1) Of the 1,133 people surveyed nationwide, how many were men? How many were women? (Because the numbers given in the article conclude things about both male and female voters - so they must have talked to both men and women, right?)

Logic would dictate that about 550 were men and 550 were women, right, but how do we know? Maybe it was 800 women and 300 men.

But let's say it was 550 men and 550 women. There are 50 states in the Union. (Not 57, as a certain presidential candidate seems to think.) That means that this poll talked to 10 people in each state. Mebbe. Considering the cost of phone calls, perhaps they didn't even bother wiht Alaska and Hawaii.

So, based on what 10 people in each state say, the author of this article has the audacity to say that McCAin is "behind in the polls." He may well be, but big whoop.

And what's that "likely voters" phrase mean? Where did they find the people who responded to this poll? Is anyone registered to vote a "likely" voter?

Did the pollsters only talk to Democrats? Did they talk to Republicans? What percentage of that "1,133 people surveyed nationwide" were Democrats, how many Republicans, how many Independents?

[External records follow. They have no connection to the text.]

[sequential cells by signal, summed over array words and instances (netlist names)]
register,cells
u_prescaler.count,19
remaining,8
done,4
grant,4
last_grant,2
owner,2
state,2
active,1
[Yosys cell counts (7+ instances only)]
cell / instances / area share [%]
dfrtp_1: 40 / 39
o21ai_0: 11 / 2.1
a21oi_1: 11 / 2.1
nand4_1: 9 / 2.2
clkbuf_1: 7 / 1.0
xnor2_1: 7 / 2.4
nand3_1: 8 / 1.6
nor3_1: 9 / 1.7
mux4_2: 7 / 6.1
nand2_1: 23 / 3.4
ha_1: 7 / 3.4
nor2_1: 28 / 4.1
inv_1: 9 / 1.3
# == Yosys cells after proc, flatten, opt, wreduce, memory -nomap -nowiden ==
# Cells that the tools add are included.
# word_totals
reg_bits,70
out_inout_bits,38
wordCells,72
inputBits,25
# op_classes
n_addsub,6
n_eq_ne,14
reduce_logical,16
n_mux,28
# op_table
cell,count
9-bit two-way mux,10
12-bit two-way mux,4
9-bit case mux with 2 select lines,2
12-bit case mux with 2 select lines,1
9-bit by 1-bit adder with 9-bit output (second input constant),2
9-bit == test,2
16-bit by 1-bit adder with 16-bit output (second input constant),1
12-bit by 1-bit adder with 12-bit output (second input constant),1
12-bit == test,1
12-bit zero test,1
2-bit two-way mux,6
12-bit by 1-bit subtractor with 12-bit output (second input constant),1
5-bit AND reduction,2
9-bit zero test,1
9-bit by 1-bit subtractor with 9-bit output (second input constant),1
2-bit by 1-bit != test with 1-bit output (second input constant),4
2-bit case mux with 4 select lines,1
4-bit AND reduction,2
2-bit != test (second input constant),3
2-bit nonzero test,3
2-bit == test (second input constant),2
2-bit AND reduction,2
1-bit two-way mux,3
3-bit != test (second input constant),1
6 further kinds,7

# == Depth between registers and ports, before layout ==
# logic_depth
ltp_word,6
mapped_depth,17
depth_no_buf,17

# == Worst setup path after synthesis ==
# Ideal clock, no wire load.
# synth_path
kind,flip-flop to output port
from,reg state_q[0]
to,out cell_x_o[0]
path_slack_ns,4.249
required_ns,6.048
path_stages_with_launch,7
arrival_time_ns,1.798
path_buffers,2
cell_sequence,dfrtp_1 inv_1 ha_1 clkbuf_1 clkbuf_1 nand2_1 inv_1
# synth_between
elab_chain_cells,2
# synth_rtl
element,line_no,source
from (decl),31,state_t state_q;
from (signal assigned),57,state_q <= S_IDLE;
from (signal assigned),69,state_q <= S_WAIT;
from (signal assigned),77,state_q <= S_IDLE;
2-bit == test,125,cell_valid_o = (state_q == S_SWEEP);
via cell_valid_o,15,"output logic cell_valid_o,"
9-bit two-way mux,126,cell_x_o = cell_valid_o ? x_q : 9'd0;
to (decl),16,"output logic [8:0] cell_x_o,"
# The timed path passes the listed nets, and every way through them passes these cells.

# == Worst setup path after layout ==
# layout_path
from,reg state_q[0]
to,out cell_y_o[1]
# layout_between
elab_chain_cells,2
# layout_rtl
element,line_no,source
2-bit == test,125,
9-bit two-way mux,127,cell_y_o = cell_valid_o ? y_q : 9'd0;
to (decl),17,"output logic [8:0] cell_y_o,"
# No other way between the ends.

It is very easy to skew statistical data to get exactly the result you want.

Isaac Asimov once wrote an essay - albeit on radioactive half-life of various atoms, in which he stated: Once you have a large group, you can use statistics to predict the future. The larger the group, the more accurate (percentage wise) the predictions. The smaller the sample size, the more useless are the statistics.

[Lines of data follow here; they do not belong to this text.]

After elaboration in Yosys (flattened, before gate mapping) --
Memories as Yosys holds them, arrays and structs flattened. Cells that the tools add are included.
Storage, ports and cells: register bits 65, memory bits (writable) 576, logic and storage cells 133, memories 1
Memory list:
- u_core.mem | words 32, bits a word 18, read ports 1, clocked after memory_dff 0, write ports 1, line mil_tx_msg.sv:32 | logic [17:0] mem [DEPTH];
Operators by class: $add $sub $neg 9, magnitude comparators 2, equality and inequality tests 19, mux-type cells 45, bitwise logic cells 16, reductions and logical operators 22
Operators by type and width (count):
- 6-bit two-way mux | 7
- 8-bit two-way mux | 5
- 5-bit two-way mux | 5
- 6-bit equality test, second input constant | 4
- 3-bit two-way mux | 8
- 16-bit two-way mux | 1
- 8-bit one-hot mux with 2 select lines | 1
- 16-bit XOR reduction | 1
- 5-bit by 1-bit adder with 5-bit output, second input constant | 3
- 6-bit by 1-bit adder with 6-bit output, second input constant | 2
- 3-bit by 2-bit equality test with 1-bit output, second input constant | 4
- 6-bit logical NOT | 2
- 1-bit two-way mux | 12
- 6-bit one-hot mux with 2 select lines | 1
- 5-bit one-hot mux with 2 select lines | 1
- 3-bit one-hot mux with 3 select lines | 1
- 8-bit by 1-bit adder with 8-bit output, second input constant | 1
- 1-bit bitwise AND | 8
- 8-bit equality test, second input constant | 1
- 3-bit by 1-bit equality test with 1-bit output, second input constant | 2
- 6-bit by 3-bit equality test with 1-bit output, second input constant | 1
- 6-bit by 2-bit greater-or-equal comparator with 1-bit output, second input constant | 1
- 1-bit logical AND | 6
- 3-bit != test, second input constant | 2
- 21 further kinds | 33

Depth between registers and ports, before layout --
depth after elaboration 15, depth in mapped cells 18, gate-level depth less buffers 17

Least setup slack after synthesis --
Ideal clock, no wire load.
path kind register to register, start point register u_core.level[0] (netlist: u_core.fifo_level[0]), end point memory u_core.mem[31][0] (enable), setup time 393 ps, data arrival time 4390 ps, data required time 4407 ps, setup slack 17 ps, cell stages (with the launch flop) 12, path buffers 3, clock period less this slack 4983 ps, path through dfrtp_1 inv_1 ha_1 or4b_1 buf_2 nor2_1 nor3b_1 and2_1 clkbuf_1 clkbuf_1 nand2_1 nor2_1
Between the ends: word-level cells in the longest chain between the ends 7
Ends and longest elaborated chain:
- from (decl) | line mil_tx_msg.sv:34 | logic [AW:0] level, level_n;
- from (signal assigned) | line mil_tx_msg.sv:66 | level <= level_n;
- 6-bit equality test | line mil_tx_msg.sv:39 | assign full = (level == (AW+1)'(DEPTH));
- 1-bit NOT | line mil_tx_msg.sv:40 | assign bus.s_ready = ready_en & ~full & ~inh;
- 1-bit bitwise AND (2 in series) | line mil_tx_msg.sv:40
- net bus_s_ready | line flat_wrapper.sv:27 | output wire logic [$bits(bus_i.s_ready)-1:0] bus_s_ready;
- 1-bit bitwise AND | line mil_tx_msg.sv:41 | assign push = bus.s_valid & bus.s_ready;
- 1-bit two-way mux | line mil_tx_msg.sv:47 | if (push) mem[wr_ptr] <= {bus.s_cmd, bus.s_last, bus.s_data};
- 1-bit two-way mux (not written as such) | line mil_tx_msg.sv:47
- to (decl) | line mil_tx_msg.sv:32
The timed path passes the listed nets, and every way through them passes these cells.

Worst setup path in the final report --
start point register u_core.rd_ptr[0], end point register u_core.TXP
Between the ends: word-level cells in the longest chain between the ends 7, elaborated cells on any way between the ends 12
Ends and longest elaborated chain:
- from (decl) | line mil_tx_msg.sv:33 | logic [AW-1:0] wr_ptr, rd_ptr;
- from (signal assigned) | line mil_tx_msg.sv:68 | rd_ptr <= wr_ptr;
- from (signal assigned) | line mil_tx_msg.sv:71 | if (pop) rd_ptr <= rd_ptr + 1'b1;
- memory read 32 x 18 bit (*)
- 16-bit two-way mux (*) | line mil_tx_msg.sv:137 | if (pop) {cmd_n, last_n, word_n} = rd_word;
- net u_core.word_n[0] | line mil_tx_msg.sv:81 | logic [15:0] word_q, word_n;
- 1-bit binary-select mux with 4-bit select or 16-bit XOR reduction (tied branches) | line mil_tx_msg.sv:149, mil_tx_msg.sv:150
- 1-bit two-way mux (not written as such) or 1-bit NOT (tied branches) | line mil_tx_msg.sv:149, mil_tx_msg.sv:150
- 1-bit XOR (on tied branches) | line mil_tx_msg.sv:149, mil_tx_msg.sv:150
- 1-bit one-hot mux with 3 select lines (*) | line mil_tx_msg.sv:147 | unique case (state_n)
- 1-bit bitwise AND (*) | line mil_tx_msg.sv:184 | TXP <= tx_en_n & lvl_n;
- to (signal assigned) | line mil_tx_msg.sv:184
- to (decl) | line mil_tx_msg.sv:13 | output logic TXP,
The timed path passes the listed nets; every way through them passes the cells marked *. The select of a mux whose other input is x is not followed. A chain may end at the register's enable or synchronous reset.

So, in my view, any poll, regarding politics, that does not have a sample size of at least 10,000 people, is useless - and even 10,000 people is pretty low.

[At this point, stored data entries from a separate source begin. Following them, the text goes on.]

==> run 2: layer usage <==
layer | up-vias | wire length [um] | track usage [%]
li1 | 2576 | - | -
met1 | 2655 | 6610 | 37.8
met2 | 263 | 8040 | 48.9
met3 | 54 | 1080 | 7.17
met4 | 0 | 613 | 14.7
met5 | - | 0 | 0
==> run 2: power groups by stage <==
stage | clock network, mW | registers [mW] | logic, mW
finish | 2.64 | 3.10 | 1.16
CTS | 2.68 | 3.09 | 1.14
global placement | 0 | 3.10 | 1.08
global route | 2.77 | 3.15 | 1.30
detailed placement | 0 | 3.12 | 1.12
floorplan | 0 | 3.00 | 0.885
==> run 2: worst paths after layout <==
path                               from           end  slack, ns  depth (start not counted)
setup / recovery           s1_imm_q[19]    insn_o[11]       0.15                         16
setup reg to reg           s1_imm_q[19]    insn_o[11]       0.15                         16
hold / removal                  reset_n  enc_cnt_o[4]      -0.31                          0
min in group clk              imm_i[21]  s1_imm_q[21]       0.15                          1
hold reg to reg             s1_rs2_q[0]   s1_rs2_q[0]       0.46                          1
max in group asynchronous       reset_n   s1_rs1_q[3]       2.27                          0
<file path="src/rtl/uart_pkg.sv">
// Shared UART definitions: FSM state encoding (common to the transmitter), default bit
// period and frame width.
package uart_pkg;

    typedef enum logic [2:0] {
        IDLE    = 3'd0,
        START   = 3'd1,
        DATA    = 3'd2,
        STOP    = 3'd3,
        CLEANUP = 3'd4
    } uart_state_e;

    // 25 MHz / 115200 baud
    localparam int CLKS_PER_BIT_DEFAULT = 217;
    localparam int DATA_BITS            = 8;

    // Offset from the start edge to the middle of the start bit.
    function automatic int half_bit(input int clks_per_bit);
        return (clks_per_bit - 1) / 2;
    endfunction

endpackage

</file>
<file path="src/rtl/uart_sync2.sv">
// Two-flop synchronizer for an asynchronous single-bit input; both stages reset to RESET_VAL.
module uart_sync2 #(
    parameter logic RESET_VAL = 1'b1
) (
    input  logic clk,
    input  logic rst,
    input  logic d,
    output logic q
);

    logic meta_q, meta_d;
    logic sync_q, sync_d;

    always_comb begin
        meta_d = d;
        sync_d = meta_q;
    end

    always_ff @(posedge clk) begin
        if (rst) begin
            meta_q <= RESET_VAL;
            sync_q <= RESET_VAL;
        end else begin
            meta_q <= meta_d;
            sync_q <= sync_d;
        end
    end

    assign q = sync_q;

endmodule

</file>
<file path="src/rtl/uart_rx.sv">
// UART 8N1 receiver: synchronizes RX, validates the start bit at mid-bit, samples eight
// data bits LSB-first and checks the stop bit, strobing either a good byte or a framing error.
module uart_rx
    import uart_pkg::*;
#(
    parameter int CLKS_PER_BIT = CLKS_PER_BIT_DEFAULT
) (
    input  logic       CLK,
    input  logic       RST,
    input  logic       RX,
    output logic       o_RX_DV,
    output logic [7:0] o_RX_Byte,
    output logic       o_RX_Active,
    output logic       o_Frame_Err
);

    localparam int CNT_W  = $clog2(CLKS_PER_BIT);
    localparam int BIDX_W = $clog2(DATA_BITS);

    localparam logic [CNT_W-1:0]  CNT_LAST = CNT_W'(CLKS_PER_BIT - 1);
    localparam logic [CNT_W-1:0]  CNT_HALF = CNT_W'(half_bit(CLKS_PER_BIT));
    localparam logic [BIDX_W-1:0] BIT_LAST = BIDX_W'(DATA_BITS - 1);

    logic rx_s;

    uart_state_e              state_q, state_d;
    logic [CNT_W-1:0]         cnt_q, cnt_d;
    logic [BIDX_W-1:0]        bit_idx_q, bit_idx_d;
    logic [DATA_BITS-1:0]     shift_q, shift_d;
    logic [DATA_BITS-1:0]     byte_q, byte_d;
    logic                     dv_q, dv_d;
    logic                     fe_q, fe_d;
    logic                     active_q, active_d;

    uart_sync2 #(
        .RESET_VAL(1'b1)
    ) u_sync (
        .clk(CLK),
        .rst(RST),
        .d  (RX),
        .q  (rx_s)
    );

    always_comb begin
        state_d   = state_q;
        cnt_d     = cnt_q;
        bit_idx_d = bit_idx_q;
        shift_d   = shift_q;
        byte_d    = byte_q;
        dv_d      = 1'b0;
        fe_d      = 1'b0;
        active_d  = active_q;

        case (state_q)
            IDLE: begin
                cnt_d     = '0;
                bit_idx_d = '0;
                if (!rx_s) begin
                    state_d  = START;
                    active_d = 1'b1;
                end
            end

            // A start bit that is no longer low at mid-bit is treated as line noise.
            START: begin
                if (cnt_q == CNT_HALF) begin
                    cnt_d = '0;
                    if (!rx_s) begin
                        state_d = DATA;
                    end else begin
                        state_d  = IDLE;
                        active_d = 1'b0;
                    end
                end else begin
                    cnt_d = cnt_q + 1'b1;
                end
            end

            DATA: begin
                if (cnt_q == CNT_LAST) begin
                    cnt_d            = '0;
                    shift_d[bit_idx_q] = rx_s;
                    if (bit_idx_q == BIT_LAST) begin
                        bit_idx_d = '0;
                        state_d   = STOP;
                    end else begin
                        bit_idx_d = bit_idx_q + 1'b1;
                    end
                end else begin
                    cnt_d = cnt_q + 1'b1;
                end
            end

            STOP: begin
                if (cnt_q == CNT_LAST) begin
                    cnt_d = '0;
                    if (rx_s) begin
                        byte_d = shift_q;
                        dv_d   = 1'b1;
                    end else begin
                        fe_d   = 1'b1;
                    end
                    active_d = 1'b0;
                    state_d  = CLEANUP;
                end else begin
                    cnt_d = cnt_q + 1'b1;
                end
            end

            // Waiting for the line to return high keeps a held-low break from re-triggering.
            CLEANUP: begin
                if (rx_s) begin
                    state_d = IDLE;
                end
            end

            default: begin
                state_d = IDLE;
            end
        endcase
    end

    always_ff @(posedge CLK) begin
        if (RST) begin
            state_q   <= IDLE;
            cnt_q     <= '0;
            bit_idx_q <= '0;
            byte_q    <= '0;
            dv_q      <= 1'b0;
            fe_q      <= 1'b0;
            active_q  <= 1'b0;
        end else begin
            state_q   <= state_d;
            cnt_q     <= cnt_d;
            bit_idx_q <= bit_idx_d;
            byte_q    <= byte_d;
            dv_q      <= dv_d;
            fe_q      <= fe_d;
            active_q  <= active_d;
        end
    end

    always_ff @(posedge CLK) begin
        shift_q <= shift_d;
    end

    assign o_RX_DV     = dv_q;
    assign o_RX_Byte   = byte_q;
    assign o_RX_Active = active_q;
    assign o_Frame_Err = fe_q;

endmodule

</file>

Why are Polls dangerous, then?

Because the media reporting on the poll skews the data to come to the conclusions that they want.

1) The statements made in the body of the article are not clarified...they make it seem as if a majority of the population feels the way that the members of the poll do... and when the members of the poll are merely 1,000 people, that's crap.

But, it is my belief that most people don't read to the end of these articles to see what ridiculous sample sizes are used. 90% of them see the headlines - and believe it. 80% of the rest read the first two or three paragraphs - and believe what they read. And 10% of people check the bottom paragraph first, see that the sample size is ridiiculously small, and dismiss the poll as ridiculous.

The statements, therefore, should be along the lines of, "80% of the people who participated in this poll believe that" such and such is true.

2) The sample size for each and every poll should be put in the first paragraph, as well as information on whom that sample size consists of.

So that's my contention. Any poll on political matters - considering that we're talking about 700 million people in the US - that does not have at least 10,000 respondents, is a worthless poll and doesn't even deserve to be mentioned.